==== Extracted records ====

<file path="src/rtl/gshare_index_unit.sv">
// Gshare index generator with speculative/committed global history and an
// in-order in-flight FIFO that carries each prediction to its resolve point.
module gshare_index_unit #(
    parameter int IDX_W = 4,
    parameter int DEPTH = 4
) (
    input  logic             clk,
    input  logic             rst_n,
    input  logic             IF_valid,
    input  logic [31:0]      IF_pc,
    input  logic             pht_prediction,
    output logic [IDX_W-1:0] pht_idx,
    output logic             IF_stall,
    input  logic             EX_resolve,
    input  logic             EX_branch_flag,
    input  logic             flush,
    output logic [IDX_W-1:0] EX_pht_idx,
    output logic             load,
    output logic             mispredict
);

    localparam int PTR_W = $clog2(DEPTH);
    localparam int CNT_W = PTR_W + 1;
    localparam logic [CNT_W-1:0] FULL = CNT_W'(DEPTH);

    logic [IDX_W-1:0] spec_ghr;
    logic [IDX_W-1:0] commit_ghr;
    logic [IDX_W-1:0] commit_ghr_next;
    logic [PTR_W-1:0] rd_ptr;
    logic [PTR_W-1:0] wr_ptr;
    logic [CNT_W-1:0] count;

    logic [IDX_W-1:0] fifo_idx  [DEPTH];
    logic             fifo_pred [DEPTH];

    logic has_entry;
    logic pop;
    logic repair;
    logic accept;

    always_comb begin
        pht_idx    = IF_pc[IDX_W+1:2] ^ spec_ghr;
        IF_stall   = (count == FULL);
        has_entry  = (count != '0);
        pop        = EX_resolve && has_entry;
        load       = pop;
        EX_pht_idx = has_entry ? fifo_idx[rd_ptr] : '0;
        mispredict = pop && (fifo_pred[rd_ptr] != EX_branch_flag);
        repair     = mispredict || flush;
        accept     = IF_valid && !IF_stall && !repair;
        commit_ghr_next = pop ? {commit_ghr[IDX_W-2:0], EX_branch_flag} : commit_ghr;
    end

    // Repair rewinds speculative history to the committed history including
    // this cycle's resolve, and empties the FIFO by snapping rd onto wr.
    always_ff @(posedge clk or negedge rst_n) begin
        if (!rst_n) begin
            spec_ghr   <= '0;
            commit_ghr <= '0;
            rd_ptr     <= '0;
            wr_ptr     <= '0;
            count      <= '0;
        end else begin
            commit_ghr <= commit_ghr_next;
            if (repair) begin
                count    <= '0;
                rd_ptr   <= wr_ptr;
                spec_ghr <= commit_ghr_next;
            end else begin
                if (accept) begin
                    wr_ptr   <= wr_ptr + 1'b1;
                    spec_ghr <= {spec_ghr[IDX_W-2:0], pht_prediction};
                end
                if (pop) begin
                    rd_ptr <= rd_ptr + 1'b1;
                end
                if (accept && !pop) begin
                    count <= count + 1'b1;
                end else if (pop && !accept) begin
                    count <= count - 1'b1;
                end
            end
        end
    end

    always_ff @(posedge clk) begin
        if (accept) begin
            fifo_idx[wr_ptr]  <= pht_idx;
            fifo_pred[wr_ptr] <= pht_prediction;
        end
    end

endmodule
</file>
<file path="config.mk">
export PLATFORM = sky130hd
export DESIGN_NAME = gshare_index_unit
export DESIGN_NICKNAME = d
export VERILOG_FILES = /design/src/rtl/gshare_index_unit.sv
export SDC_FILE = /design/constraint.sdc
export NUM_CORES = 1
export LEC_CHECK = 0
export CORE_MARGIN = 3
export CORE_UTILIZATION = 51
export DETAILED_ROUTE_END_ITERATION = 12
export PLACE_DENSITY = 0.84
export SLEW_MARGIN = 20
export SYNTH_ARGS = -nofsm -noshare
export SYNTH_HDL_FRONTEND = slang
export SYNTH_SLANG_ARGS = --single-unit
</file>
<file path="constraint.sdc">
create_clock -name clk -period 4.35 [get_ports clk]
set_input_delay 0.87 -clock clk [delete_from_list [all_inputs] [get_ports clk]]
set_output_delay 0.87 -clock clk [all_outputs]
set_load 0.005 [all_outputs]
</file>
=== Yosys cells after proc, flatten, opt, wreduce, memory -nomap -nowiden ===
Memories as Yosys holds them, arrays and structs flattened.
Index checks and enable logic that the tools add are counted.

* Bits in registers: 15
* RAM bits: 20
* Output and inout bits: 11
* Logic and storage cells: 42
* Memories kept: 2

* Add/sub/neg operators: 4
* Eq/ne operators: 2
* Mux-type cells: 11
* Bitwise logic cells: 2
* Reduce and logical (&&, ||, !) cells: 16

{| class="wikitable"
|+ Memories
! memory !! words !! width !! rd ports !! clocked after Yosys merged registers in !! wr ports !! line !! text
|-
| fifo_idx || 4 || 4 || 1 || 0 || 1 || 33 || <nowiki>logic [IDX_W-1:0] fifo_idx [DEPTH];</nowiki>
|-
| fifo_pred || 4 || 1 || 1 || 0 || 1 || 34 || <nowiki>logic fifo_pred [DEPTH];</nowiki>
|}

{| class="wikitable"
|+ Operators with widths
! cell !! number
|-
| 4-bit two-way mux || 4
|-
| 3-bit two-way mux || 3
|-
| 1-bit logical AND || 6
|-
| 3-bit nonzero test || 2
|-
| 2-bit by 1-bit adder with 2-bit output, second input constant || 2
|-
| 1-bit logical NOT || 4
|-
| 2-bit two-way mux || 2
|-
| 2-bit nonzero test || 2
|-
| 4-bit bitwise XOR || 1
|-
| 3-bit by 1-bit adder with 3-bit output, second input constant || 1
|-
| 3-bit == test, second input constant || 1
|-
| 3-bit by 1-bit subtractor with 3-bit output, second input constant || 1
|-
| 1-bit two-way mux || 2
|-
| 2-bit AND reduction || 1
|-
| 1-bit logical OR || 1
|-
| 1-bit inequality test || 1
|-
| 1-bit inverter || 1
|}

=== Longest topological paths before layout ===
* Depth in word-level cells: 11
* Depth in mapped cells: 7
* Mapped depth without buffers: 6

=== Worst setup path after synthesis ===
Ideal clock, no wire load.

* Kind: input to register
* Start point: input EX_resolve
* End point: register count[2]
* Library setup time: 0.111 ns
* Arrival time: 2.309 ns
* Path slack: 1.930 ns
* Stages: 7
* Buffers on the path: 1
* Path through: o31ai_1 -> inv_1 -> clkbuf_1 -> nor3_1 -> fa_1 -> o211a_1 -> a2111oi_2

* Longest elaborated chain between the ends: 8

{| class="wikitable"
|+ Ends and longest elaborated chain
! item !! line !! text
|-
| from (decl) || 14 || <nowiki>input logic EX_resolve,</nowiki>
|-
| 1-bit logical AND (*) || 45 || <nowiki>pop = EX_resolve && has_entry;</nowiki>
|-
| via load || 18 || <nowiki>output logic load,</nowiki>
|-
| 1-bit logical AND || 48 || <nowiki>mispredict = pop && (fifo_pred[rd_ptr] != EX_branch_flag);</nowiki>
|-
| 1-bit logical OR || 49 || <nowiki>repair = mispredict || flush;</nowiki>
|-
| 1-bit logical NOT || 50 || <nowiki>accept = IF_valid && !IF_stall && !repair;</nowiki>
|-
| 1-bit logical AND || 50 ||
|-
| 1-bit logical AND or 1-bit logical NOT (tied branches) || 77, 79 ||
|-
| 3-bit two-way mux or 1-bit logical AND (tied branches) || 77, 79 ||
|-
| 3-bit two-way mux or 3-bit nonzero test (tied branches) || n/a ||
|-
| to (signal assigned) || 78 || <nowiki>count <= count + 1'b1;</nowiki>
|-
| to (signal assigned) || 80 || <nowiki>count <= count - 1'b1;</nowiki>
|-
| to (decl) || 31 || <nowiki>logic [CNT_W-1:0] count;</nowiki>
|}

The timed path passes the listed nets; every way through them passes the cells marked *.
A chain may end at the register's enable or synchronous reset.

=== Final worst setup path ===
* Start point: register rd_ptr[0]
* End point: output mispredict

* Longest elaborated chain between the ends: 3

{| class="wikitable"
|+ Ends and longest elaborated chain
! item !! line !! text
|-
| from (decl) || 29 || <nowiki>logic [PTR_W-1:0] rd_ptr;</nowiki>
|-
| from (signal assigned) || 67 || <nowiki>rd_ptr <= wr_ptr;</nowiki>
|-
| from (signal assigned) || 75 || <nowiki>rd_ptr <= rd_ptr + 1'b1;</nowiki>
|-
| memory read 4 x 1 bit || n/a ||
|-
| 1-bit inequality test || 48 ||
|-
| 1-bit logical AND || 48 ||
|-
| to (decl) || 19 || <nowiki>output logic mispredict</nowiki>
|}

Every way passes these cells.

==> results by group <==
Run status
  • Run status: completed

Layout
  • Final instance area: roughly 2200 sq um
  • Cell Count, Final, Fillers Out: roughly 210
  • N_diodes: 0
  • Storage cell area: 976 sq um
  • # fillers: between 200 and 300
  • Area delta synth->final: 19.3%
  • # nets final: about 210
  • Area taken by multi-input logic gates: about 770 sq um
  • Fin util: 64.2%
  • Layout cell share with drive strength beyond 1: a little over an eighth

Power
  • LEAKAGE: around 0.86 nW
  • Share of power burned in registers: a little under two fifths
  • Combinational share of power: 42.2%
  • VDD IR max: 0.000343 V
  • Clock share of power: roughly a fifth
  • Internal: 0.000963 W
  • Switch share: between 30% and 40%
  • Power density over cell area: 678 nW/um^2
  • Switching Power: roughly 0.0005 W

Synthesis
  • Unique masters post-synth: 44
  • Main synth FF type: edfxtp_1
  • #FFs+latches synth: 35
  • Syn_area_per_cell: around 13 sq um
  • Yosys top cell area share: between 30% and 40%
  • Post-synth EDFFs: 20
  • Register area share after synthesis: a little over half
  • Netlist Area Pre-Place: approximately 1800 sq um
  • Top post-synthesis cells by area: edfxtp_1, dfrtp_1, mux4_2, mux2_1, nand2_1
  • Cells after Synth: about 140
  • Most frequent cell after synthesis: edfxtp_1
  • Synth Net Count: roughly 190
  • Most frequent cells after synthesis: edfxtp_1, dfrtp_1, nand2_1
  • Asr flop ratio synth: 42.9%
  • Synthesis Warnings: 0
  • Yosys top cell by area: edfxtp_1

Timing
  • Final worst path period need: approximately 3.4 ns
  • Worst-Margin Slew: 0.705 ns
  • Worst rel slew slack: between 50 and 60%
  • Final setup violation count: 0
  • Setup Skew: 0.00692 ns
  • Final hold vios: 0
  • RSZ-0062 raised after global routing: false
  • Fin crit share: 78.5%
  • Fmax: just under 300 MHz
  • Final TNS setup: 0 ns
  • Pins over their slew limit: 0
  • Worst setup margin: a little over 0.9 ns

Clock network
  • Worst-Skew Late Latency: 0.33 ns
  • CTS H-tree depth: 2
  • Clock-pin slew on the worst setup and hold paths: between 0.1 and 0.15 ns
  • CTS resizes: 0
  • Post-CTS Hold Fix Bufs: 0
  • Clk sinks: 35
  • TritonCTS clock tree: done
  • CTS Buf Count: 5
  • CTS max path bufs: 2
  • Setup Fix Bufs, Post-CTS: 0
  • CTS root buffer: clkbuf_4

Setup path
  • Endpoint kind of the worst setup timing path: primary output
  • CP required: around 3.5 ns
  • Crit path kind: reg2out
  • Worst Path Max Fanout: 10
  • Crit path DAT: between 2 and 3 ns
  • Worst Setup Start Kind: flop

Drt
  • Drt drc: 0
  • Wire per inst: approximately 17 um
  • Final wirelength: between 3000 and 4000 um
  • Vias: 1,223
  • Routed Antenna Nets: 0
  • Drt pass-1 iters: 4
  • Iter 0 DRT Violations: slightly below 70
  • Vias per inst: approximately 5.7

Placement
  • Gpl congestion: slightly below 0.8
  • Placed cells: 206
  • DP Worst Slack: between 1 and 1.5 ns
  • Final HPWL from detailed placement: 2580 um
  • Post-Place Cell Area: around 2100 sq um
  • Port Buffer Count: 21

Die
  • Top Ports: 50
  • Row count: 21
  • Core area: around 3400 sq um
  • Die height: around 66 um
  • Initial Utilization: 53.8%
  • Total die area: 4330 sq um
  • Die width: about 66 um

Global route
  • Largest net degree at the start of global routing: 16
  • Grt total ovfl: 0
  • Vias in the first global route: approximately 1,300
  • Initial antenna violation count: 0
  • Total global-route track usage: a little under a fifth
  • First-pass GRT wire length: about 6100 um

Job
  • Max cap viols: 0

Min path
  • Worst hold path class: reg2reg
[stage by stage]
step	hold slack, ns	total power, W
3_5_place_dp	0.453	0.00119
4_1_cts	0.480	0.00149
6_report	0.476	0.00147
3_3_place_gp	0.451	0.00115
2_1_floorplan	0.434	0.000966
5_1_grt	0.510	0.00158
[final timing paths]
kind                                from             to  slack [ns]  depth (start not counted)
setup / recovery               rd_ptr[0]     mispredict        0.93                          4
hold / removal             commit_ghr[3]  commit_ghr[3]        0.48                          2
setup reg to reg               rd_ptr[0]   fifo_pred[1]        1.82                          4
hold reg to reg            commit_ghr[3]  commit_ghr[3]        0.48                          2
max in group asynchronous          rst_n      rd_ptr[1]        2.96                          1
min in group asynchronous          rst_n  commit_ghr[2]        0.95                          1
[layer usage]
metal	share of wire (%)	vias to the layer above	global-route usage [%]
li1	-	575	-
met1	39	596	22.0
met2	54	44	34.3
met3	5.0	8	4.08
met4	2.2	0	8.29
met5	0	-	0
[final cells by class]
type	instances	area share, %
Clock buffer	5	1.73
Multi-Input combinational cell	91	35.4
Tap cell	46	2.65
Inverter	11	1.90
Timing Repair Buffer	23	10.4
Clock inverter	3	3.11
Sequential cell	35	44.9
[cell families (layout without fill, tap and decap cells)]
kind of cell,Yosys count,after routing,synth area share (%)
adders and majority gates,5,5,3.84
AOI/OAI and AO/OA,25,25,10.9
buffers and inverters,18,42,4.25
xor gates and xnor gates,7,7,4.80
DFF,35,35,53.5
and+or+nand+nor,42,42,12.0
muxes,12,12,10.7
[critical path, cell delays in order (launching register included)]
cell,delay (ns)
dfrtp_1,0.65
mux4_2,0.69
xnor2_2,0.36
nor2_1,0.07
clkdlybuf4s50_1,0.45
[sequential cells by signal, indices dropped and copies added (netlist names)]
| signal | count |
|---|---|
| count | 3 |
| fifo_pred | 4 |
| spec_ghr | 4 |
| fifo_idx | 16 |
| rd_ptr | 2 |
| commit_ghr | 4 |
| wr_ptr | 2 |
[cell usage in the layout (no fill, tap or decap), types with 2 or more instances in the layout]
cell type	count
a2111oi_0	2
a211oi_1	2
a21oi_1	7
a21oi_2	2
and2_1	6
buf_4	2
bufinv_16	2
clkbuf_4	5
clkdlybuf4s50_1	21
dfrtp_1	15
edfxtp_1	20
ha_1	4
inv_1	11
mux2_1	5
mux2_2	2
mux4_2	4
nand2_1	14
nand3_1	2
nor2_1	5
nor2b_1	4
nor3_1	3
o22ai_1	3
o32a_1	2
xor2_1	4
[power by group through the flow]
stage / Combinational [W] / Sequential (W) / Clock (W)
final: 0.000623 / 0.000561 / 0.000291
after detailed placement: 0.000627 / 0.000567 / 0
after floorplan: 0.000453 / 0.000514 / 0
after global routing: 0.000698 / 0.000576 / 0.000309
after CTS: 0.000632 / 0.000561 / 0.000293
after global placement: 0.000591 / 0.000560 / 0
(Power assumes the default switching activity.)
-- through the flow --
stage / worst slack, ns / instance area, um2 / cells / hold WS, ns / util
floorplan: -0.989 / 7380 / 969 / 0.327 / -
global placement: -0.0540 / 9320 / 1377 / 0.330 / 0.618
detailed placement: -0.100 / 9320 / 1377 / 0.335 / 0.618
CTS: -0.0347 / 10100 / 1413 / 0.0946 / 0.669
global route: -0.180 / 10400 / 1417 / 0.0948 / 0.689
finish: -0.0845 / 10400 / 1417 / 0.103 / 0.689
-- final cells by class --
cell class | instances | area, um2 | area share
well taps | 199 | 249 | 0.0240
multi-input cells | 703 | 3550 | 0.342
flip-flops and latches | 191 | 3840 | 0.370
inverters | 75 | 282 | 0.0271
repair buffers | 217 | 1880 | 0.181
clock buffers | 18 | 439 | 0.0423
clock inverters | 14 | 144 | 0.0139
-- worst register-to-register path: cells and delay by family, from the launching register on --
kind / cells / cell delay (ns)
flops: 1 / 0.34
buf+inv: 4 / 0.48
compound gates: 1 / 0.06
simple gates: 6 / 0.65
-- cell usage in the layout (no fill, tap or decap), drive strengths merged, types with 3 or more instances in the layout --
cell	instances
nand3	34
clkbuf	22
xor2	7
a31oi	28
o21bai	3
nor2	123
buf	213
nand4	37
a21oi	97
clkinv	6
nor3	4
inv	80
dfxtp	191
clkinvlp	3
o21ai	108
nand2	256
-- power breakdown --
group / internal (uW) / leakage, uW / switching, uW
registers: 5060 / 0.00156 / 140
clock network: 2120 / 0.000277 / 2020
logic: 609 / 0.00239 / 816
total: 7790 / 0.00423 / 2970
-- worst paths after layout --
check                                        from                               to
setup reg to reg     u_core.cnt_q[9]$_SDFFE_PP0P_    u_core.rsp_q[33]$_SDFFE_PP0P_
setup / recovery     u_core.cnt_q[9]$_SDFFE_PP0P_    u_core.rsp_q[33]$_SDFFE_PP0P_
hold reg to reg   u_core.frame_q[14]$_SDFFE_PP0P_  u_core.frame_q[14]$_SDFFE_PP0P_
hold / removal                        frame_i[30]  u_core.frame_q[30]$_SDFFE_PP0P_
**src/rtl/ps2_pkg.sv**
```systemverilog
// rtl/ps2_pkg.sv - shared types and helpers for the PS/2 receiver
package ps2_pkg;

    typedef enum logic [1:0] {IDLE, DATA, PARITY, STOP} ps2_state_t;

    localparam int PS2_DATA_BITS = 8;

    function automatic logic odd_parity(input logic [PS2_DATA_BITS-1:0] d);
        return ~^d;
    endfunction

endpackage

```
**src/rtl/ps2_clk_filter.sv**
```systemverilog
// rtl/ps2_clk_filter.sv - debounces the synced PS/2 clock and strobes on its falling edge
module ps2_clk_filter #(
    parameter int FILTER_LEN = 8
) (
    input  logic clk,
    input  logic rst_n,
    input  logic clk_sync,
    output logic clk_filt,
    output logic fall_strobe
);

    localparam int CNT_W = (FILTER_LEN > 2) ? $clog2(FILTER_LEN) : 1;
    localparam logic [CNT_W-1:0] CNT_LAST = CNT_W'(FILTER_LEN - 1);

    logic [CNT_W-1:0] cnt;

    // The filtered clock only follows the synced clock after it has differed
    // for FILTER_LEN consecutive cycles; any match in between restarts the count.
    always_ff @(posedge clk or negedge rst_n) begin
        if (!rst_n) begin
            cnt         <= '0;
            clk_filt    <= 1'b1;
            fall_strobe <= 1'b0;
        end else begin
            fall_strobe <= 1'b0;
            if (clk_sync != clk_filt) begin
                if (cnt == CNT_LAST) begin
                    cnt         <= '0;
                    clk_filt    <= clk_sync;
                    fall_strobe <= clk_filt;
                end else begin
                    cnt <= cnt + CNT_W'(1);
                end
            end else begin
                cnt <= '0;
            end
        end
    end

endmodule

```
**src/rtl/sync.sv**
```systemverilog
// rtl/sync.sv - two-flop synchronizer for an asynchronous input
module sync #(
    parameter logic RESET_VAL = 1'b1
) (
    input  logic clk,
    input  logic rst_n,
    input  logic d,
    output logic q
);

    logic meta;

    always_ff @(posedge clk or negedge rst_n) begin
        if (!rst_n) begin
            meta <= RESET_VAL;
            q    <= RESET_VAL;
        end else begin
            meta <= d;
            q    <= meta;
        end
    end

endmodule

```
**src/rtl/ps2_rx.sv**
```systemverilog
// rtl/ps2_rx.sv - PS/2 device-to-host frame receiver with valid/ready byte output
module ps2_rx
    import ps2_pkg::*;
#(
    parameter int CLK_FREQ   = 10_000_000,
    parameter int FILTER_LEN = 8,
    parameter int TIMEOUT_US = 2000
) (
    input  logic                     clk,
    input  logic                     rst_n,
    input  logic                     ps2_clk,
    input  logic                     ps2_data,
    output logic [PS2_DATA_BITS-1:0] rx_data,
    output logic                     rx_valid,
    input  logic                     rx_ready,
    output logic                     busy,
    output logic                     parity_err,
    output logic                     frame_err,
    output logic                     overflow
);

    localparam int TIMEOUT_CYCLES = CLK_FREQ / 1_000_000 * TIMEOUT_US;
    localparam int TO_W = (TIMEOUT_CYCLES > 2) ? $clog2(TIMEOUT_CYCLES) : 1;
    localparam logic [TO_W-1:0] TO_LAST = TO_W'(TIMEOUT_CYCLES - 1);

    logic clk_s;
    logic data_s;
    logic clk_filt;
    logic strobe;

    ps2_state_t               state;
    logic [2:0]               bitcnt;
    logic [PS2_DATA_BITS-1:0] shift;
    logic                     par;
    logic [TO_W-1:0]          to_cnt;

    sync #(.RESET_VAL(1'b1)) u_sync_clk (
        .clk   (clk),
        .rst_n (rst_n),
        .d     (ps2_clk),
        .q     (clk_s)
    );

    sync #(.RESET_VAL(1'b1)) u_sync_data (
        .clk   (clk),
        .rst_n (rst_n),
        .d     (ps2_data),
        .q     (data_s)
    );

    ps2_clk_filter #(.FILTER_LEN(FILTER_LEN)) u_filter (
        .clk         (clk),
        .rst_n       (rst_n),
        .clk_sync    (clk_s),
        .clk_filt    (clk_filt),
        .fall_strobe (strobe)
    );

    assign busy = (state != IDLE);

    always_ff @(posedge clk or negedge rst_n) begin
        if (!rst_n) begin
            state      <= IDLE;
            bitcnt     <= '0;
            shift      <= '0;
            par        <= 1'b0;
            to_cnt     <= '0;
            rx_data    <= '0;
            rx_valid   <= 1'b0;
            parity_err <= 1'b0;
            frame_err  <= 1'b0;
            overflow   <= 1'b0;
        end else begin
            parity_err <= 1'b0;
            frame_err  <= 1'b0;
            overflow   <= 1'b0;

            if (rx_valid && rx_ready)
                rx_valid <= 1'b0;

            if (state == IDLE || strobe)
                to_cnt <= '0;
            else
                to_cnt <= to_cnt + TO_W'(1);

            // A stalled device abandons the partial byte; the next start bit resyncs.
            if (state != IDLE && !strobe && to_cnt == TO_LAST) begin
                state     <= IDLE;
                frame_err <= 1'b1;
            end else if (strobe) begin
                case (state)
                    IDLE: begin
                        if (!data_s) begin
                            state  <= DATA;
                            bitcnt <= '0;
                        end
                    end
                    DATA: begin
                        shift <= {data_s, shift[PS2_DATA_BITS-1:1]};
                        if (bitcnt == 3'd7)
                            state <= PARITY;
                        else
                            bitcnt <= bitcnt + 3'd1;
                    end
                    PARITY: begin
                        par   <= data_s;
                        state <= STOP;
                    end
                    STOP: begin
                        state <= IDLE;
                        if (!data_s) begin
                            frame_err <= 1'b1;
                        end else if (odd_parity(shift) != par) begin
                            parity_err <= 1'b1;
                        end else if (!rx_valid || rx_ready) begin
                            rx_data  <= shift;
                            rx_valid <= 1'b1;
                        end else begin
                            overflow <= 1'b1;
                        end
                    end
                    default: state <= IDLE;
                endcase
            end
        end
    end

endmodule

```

====

- Problem
The answer must be a single number: how many lines above contain "drive".

- Written solution
2